Results: The main assumptions of the Rasch model from the LTCQ-20 were fulfilled, although infit and outfit indices indicated some items showed slight misfit. Misfitted items, items that did not have a preceding set or showed local dependence were removed after iterative analyses, and the LTCQ-8 was formed. The Rasch model for the LTCQ-8 explained 64% variance and a reliability estimate greater than 0.80. Several items in the LTCQ-20 showed differential item function in relation to the number of reported LTCs, age and cohort, but there were fewer in the LTCQ-8. The LTCQ-8 showed excellent test-retest reliability (ICC = 0.92, 95% CI).
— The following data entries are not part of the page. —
File: config.mk
export PLATFORM = sky130hd
export DESIGN_NAME = fpu_prog_loader
export DESIGN_NICKNAME = d
export VERILOG_FILES = /design/src/rtl/fpu_prog_loader.sv
export SDC_FILE = /design/constraint.sdc
export NUM_CORES = 1
export LEC_CHECK = 0
export CORE_UTILIZATION = 40
export DETAILED_ROUTE_END_ITERATION = 10
export REMOVE_ABC_BUFFERS = 1
export SLEW_MARGIN = 20
export SYNTH_ARGS = -nofsm -noshare
export SYNTH_HDL_FRONTEND = slang
export SYNTH_SLANG_ARGS = --single-unit
export TNS_END_PERCENT = 30
File: constraint.sdc
create_clock -name clk -period 7.08 [get_ports clk]
set_clock_uncertainty 0.2 [all_clocks]
set_input_delay 2.124 -clock clk [delete_from_list [all_inputs] [get_ports clk]]
set_output_delay 2.124 -clock clk [all_outputs]
set_load 0.005 [all_outputs]
File: src/rtl/fpu_prog_loader.sv
// UART program loader: packs received bytes into little-endian words and writes them to SRAM.
// Optional checksum verification is compiled in with FPU_PROG_LOADER_CKSUM_EN.
module fpu_prog_loader #(
  parameter int unsigned DATA_W = 32,
  parameter int unsigned ADDR_W = 8,
  parameter logic [DATA_W-1:0] END_WORD = DATA_W'(32'h0000_0FFF)
) (
  input  logic              clk,
  input  logic              rst_l,
  input  logic              rx_dv_i,
  input  logic [7:0]        rx_byte_i,
  input  logic              restart_i,
  output logic              we_o,
  output logic [ADDR_W-1:0] addr_o,
  output logic [DATA_W-1:0] wdata_o,
  output logic              load_done_o,
  output logic [ADDR_W:0]   word_count_o,
  output logic              overflow_o,
  output logic              rx_drop_o,
  output logic              cksum_err_o
);

  localparam int unsigned NB  = DATA_W / 8;
  localparam int unsigned BCW = (NB > 1) ? $clog2(NB) : 1;
  localparam logic [ADDR_W:0] FULL_COUNT = {1'b1, {ADDR_W{1'b0}}};

  typedef enum logic [2:0] {
    StRecv,
    StCheck,
    StWrite,
    StDone,
`ifdef FPU_PROG_LOADER_CKSUM_EN
    StError,
    StCksum
`else
    StError
`endif
  } state_e;

  state_e            state_q, state_d;
  logic [BCW-1:0]    byte_cnt_q, byte_cnt_d;
  logic [DATA_W-1:0] buf_q, buf_d;
  logic [DATA_W-1:0] word_q, word_d;
  logic [ADDR_W-1:0] addr_q, addr_d;
  logic [ADDR_W:0]   count_q, count_d;
  logic [ADDR_W-1:0] out_addr_q, out_addr_d;
  logic [DATA_W-1:0] out_data_q, out_data_d;
  logic              overflow_q, overflow_d;
  logic              drop_q, drop_d;
  logic [DATA_W-1:0] asm_word;
  logic              last_byte;
`ifdef FPU_PROG_LOADER_CKSUM_EN
  logic [DATA_W-1:0] acc_q, acc_d;
  logic              ck_phase_q, ck_phase_d;
  logic              cksum_err_q, cksum_err_d;
`endif

  always_comb begin
    asm_word = buf_q;
    asm_word[{byte_cnt_q, 3'b000} +: 8] = rx_byte_i;
  end

  assign last_byte = (byte_cnt_q == BCW'(NB - 1));

  always_comb begin
    state_d    = state_q;
    byte_cnt_d = byte_cnt_q;
    buf_d      = buf_q;
    word_d     = word_q;
    addr_d     = addr_q;
    count_d    = count_q;
    out_addr_d = out_addr_q;
    out_data_d = out_data_q;
    overflow_d = overflow_q;
    drop_d     = drop_q;
`ifdef FPU_PROG_LOADER_CKSUM_EN
    acc_d       = acc_q;
    ck_phase_d  = ck_phase_q;
    cksum_err_d = cksum_err_q;
`endif
    if (restart_i) begin
      state_d    = StRecv;
      byte_cnt_d = '0;
      addr_d     = '0;
      count_d    = '0;
      out_addr_d = '0;
      overflow_d = 1'b0;
      drop_d     = 1'b0;
`ifdef FPU_PROG_LOADER_CKSUM_EN
      acc_d       = '0;
      ck_phase_d  = 1'b0;
      cksum_err_d = 1'b0;
`endif
    end else begin
      unique case (state_q)
`ifdef FPU_PROG_LOADER_CKSUM_EN
        StRecv, StCksum: begin
`else
        StRecv: begin
`endif
          if (rx_dv_i) begin
            buf_d = asm_word;
            if (last_byte) begin
              word_d     = asm_word;
              byte_cnt_d = '0;
              state_d    = StCheck;
`ifdef FPU_PROG_LOADER_CKSUM_EN
              ck_phase_d = (state_q == StCksum);
`endif
            end else begin
              byte_cnt_d = byte_cnt_q + BCW'(1);
            end
          end
        end
        StCheck: begin
          if (rx_dv_i) drop_d = 1'b1;
`ifdef FPU_PROG_LOADER_CKSUM_EN
          if (ck_phase_q) begin
            ck_phase_d = 1'b0;
            if (word_q == acc_q) begin
              state_d = StDone;
            end else begin
              cksum_err_d = 1'b1;
              state_d     = StError;
            end
          end else if (word_q == END_WORD) begin
            state_d = StCksum;
          end else
`else
          if (word_q == END_WORD) begin
            state_d = StDone;
          end else
`endif
          if (count_q == FULL_COUNT) begin
            overflow_d = 1'b1;
            state_d    = StError;
          end else begin
            out_addr_d = addr_q;
            out_data_d = word_q;
            state_d    = StWrite;
          end
        end
        StWrite: begin
          if (rx_dv_i) drop_d = 1'b1;
          // Saturate; the full condition is caught on the next word in CHECK.
          if (addr_q != {ADDR_W{1'b1}}) addr_d = addr_q + ADDR_W'(1);
          count_d = count_q + (ADDR_W + 1)'(1);
`ifdef FPU_PROG_LOADER_CKSUM_EN
          acc_d = acc_q + word_q;
`endif
          state_d = StRecv;
        end
        StDone, StError: ;
        default: state_d = StRecv;
      endcase
    end
  end

  always_ff @(posedge clk or negedge rst_l) begin
    if (!rst_l) begin
      state_q    <= StRecv;
      byte_cnt_q <= '0;
      buf_q      <= '0;
      word_q     <= '0;
      addr_q     <= '0;
      count_q    <= '0;
      out_addr_q <= '0;
      out_data_q <= '0;
      overflow_q <= 1'b0;
      drop_q     <= 1'b0;
`ifdef FPU_PROG_LOADER_CKSUM_EN
      acc_q       <= '0;
      ck_phase_q  <= 1'b0;
      cksum_err_q <= 1'b0;
`endif
    end else begin
      state_q    <= state_d;
      byte_cnt_q <= byte_cnt_d;
      buf_q      <= buf_d;
      word_q     <= word_d;
      addr_q     <= addr_d;
      count_q    <= count_d;
      out_addr_q <= out_addr_d;
      out_data_q <= out_data_d;
      overflow_q <= overflow_d;
      drop_q     <= drop_d;
`ifdef FPU_PROG_LOADER_CKSUM_EN
      acc_q       <= acc_d;
      ck_phase_q  <= ck_phase_d;
      cksum_err_q <= cksum_err_d;
`endif
    end
  end

  assign we_o         = (state_q == StWrite);
  assign addr_o       = out_addr_q;
  assign wdata_o      = out_data_q;
  assign load_done_o  = (state_q == StDone);
  assign word_count_o = count_q;
  assign overflow_o   = overflow_q;
  assign rx_drop_o    = drop_q;
`ifdef FPU_PROG_LOADER_CKSUM_EN
  assign cksum_err_o  = cksum_err_q;
`else
  assign cksum_err_o  = 1'b0;
`endif

endmodule

==> impl.org <==
** Setup path
- Of all nets on the critical path, the largest fanout is 65.
- In this run the critical register-to-register path is captured at wdata_o[31]$_DFFE_PN0P_.
- The critical path in this run is classified as in2reg.
- WP data required :: 7.13 ns
- Endpoint type of the worst setup path :: flop
- Across all register-to-register paths, the minimum setup slack is 3.88 ns.
- Worst R2R Path Depth :: 5
- Setup crit start kind :: input pin
- Crit path arrival time :: 4.97 ns
- In this run the critical register-to-register path is launched from word_q[18]$_DFFE_PN0P_.

** Timing
- Static timing analysis puts the maximum clock frequency at 203 MHz.
- Final number of hold-violating endpoints :: 0
- Slew @ Worst Pin :: 1.05 ns
- In the final timing run, aggregate negative setup slack is 0 ns.
- The max-slew violation count is 0.
- Minimum clock period :: 4.93 ns
- Final period util :: 69.6%
- RSZ-0062 raised after global routing :: false
- Setup violations remaining at the end of the flow were counted as 0.
- The worst pin sits at a relative slew slack of 29.8%.

** CTS
- The clock reaches the later pin of the worst-skew pair after 0.42 ns.
- Clock tree root buffer cell :: sky130_fd_sc_hd__clkbuf_16
- TritonCTS built the clock tree.
- Count of hold buffers inserted by post-cts repair :: 0
- Clock-pin slew was measured on the worst setup and hold paths at 0.06 ns.
- Resize count post-CTS :: 0
- Clock buffers created by TritonCTS :: 17
- The H-tree was split into 4 levels.
- No sink is reached through more buffers than the 2 on the longest clock path.
- Post-CTS Setup Repair Bufs :: 0
- Num Clock Sinks :: 128

** Yosys
- Summing every instance area after synthesis gives 5810 um^2.
- The synthesized design contains 0 enable-type register cells.
- Register area share after synthesis :: 55.2%
- Synthesis instantiated 47 different standard cells from the library.
- In the synthesized netlist, the number of instances is 509.
- In the synthesized netlist the async set-or-reset flop fraction comes to 100%.
- Number of synthesis warnings :: 0
- Synth Flop Type :: sky130_fd_sc_hd__dfrtp_1
- A synthesized cell averages 11.4 um^2.
- In this run, synthesis produced a sequential element count of 128.

** Global routing
- The first global-routing pass estimated 20500 um of wire.
- Number of global-route vias before repair :: 3983
- Global-route usage over all layers :: 18.1%
- Entering global routing, the biggest net connects 78 pins.
- The total overflow left after global routing is 0.
- The number of antenna violations at the first check in global routing came to 0.

** Pwr
- Total leakage power :: 3.23 nW
- Total power density per cell area :: 263 nW/um^2
- Across the VDD grid, the largest voltage drop is 0.161 mV.

** Final layout
- Cells with a size suffix above 1 make up 13.5% of the layout.
- Most frequent cells in the layout :: sky130_fd_sc_hd__dfrtp_1, sky130_fd_sc_hd__a21oi_1, sky130_fd_sc_hd__clkdlybuf4s50_1, sky130_fd_sc_hd__nor2_1, sky130_fd_sc_hd__nand2_1
- Layout area overhead :: 22.0%
- Summing all flip-flop and latch instances after layout gives 3200 um^2.
- Number of diodes :: 0
- Number of standard cells in the layout, taps in and fillers out :: 757
- The multi-input combinational cells in the finished layout cover a total of 2370 um^2.
- Leaving out fill and tap cells, the most frequent cell in the layout is sky130_fd_sc_hd__dfrtp_1.
- Counting the fill cells in the layout gives 1248.
- At the end of the flow, the number of nets in the layout was 585.

** Placement
- Placed Cells incl. Taps :: 725
- Final weighted congestion of routability-driven global placement :: 0.764
- HPWL Detailed :: 7830 um
- The count of buffers added on input and output ports is 64.

** Die
- The initial utilization of the core area, before any placement, comes to 41.3%.
- Measured along the x axis, the die boundary spans 122 um.
- Pin placement for this block handled 66 I/O pins.
- Vertical die dimension :: 122 um
- Row cnt :: 43
- The floorplan step defined a die boundary enclosing 15000 um^2.
- Standard cell core area :: 14000 um^2

** Drt
- Post-DRT Antenna Nets :: 0
- Dividing the detail-routed via count by the number of cells gives 5.16.
- Total wire length :: 12200 um
- After detailed routing, the average wire length per cell comes to 16.1 um.
- After detailed routing, the number of remaining DRC violations is 0.
- The detailed router put a total of 6100 um of wire on met1.
- Met2 layer wire length in the routed design :: 5360 um
- Number of optimization iterations in the first detailed-route pass :: 5
- The routed layout has 3905 vias.
- Detailed Route Iter0 Violations :: 183
- Length of routed met3 wiring :: 554 um
- In this run the top signal layer used is met4.

** Status
- The flow ran to the end, and the final reports show no timing, DRC or antenna violations.

** Worst hold path
- Start point of the worst hold path :: buf_q[25]$_DFFE_PN0P_
- Path category of the worst min-delay check :: reg2reg
- For hold timing, the worst endpoint is buf_q[25]$_DFFE_PN0P_.
- Along the worst hold path, the cell count comes to 1.

** Flow run
- Max cap viols :: 0
worst max-delay path: stages:
cell and delay, ns:
sky130_fd_sc_hd__clkdlybuf4s50_1 0.86, sky130_fd_sc_hd__buf_4 0.29, sky130_fd_sc_hd__clkinv_1 0.41, sky130_fd_sc_hd__and2_1 0.39, sky130_fd_sc_hd__and3b_2 0.59, sky130_fd_sc_hd__nor2_1 0.25, sky130_fd_sc_hd__a21oi_1 0.06
synthesized netlist by cell type, types with 2 or more instances:
| cell | number | area share, % |
|---|---|---|
| sky130_fd_sc_hd__a211oi_1 | 2 | 0.26 |
| sky130_fd_sc_hd__a21oi_1 | 72 | 6.2 |
| sky130_fd_sc_hd__a22o_1 | 32 | 4.8 |
| sky130_fd_sc_hd__and2_1 | 4 | 0.43 |
| sky130_fd_sc_hd__and3_1 | 2 | 0.22 |
| sky130_fd_sc_hd__buf_1 | 8 | 0.52 |
| sky130_fd_sc_hd__buf_12 | 3 | 1.0 |
| sky130_fd_sc_hd__buf_2 | 9 | 0.78 |
| sky130_fd_sc_hd__buf_4 | 2 | 0.26 |
| sky130_fd_sc_hd__buf_6 | 3 | 0.58 |
| sky130_fd_sc_hd__clkbuf_1 | 5 | 0.32 |
| sky130_fd_sc_hd__dfrtp_1 | 128 | 55 |
| sky130_fd_sc_hd__ha_1 | 9 | 1.9 |
| sky130_fd_sc_hd__inv_1 | 9 | 0.58 |
| sky130_fd_sc_hd__mux2_2 | 2 | 0.39 |
| sky130_fd_sc_hd__mux2_4 | 30 | 7.8 |
| sky130_fd_sc_hd__mux2i_1 | 9 | 1.6 |
| sky130_fd_sc_hd__nand2_1 | 33 | 2.1 |
| sky130_fd_sc_hd__nand2b_1 | 2 | 0.22 |
| sky130_fd_sc_hd__nand3_1 | 2 | 0.17 |
| sky130_fd_sc_hd__nand4_1 | 6 | 0.65 |
| sky130_fd_sc_hd__nor2_1 | 59 | 3.8 |
| sky130_fd_sc_hd__nor2b_1 | 32 | 3.4 |
| sky130_fd_sc_hd__nor3_1 | 4 | 0.34 |
| sky130_fd_sc_hd__nor4_1 | 3 | 0.32 |
| sky130_fd_sc_hd__nor4b_1 | 2 | 0.30 |
| sky130_fd_sc_hd__nor4b_2 | 2 | 0.52 |
| sky130_fd_sc_hd__nor4bb_1 | 2 | 0.34 |
| sky130_fd_sc_hd__o21ai_0 | 3 | 0.26 |
| sky130_fd_sc_hd__or3_1 | 2 | 0.22 |
| sky130_fd_sc_hd__xnor2_1 | 4 | 0.60 |
| sky130_fd_sc_hd__xor2_1 | 9 | 1.4 |
flip-flops by register name, summed over array words and instances, names as in the netlist:
name	cells
buf_q	32
wdata_o	32
word_q	32
word_count_o	9
addr_o	8
addr_q	8
state_q	3
byte_cnt_q	2
overflow_o	1
rx_drop_o	1
kinds of logic after synthesis:
logic type / count (synthesis) / synth area share [%]
AOI/OAI and AO/OA: 111 / 11.8
adders and majority gates: 9 / 1.94
muxes: 41 / 9.70
DFF: 128 / 55.2
xor gates and xnor gates: 13 / 1.96
and+or+nand+nor: 165 / 15.1
other: 1 / 0.0646
buffers and inverters: 41 / 4.20
cell type report:
cell class              count  area share, %
clock inverters            15           2.33
inverters                  11          0.583
repair buffers             66           9.22
flip-flops and latches    128           45.2
multi-input cells         340           33.4
well taps                 180           3.18
clock buffers              17           6.01
worst max-delay path by stage:
stage / slack [ns] / end / depth (start not counted) / from
3_5_place_dp: 1.70 / word_q[17]$_DFFE_PN0P_ / 7 / restart_i
4_1_cts: 2.16 / word_q[17]$_DFFE_PN0P_ / 7 / restart_i
6_report: 2.15 / word_q[17]$_DFFE_PN0P_ / 7 / restart_i
2_1_floorplan: 2.64 / word_q[0]$_DFFE_PN0P_ / 4 / rx_dv_i
3_3_place_gp: 1.89 / word_q[30]$_DFFE_PN0P_ / 7 / restart_i
5_1_grt: 1.87 / word_q[27]$_DFFE_PN0P_ / 7 / restart_i
stage by stage:
| stage | worst slack [ns] | power, W | utilization (%) | area (um^2) | hold slack (ns) |
|---|---|---|---|---|---|
| after floorplan | 2.64 | 0.000939 | - | 5600 | 0.258 |
| after detailed placement | 1.70 | 0.00102 | 46.2 | 6490 | 0.274 |
| after global placement | 1.89 | 0.00101 | 46.2 | 6490 | 0.275 |
| after global routing | 1.87 | 0.00195 | 50.4 | 7080 | 0.309 |
| final | 2.15 | 0.00186 | 50.4 | 7080 | 0.290 |
| after CTS | 2.16 | 0.00188 | 50.4 | 7080 | 0.294 |
routing by layer:
layer	global-route usage (%)	vias to the layer above
li1	-	1884
met1	25.7	1919
met2	26.2	88
met3	5.07	14
met4	6.48	0
met5	0	-
power by group:
part	total (W)	switching [W]	leakage [nW]	internal (W)
Sequential	0.000844	0.0000484	1.76	0.000795
Clock	0.000863	0.000342	0.264	0.000520
Combinational	0.000156	0.0000826	1.21	0.0000738
Total	0.00186	0.000474	3.23	0.00139
(Power assumes the default switching activity.)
Spearman’s rho correlations between the LTCQ-20 and the LTCQ-8 were strong across the total sample and various subgroups. Correlations between the LTCQ-8 and all reference measures were moderate to strong, and comparable to correlations found between the LTCQ-20 and these measures.

Conclusion: The LTCQ-20 measures a unidimensional construct, and it is therefore acceptable to use a summed total score. The LTCQ-8 also met the assumption of unidimensionality and had comparable test re-test reliability and construct validity with the LTCQ-20. Additional validation is required in an independent sample.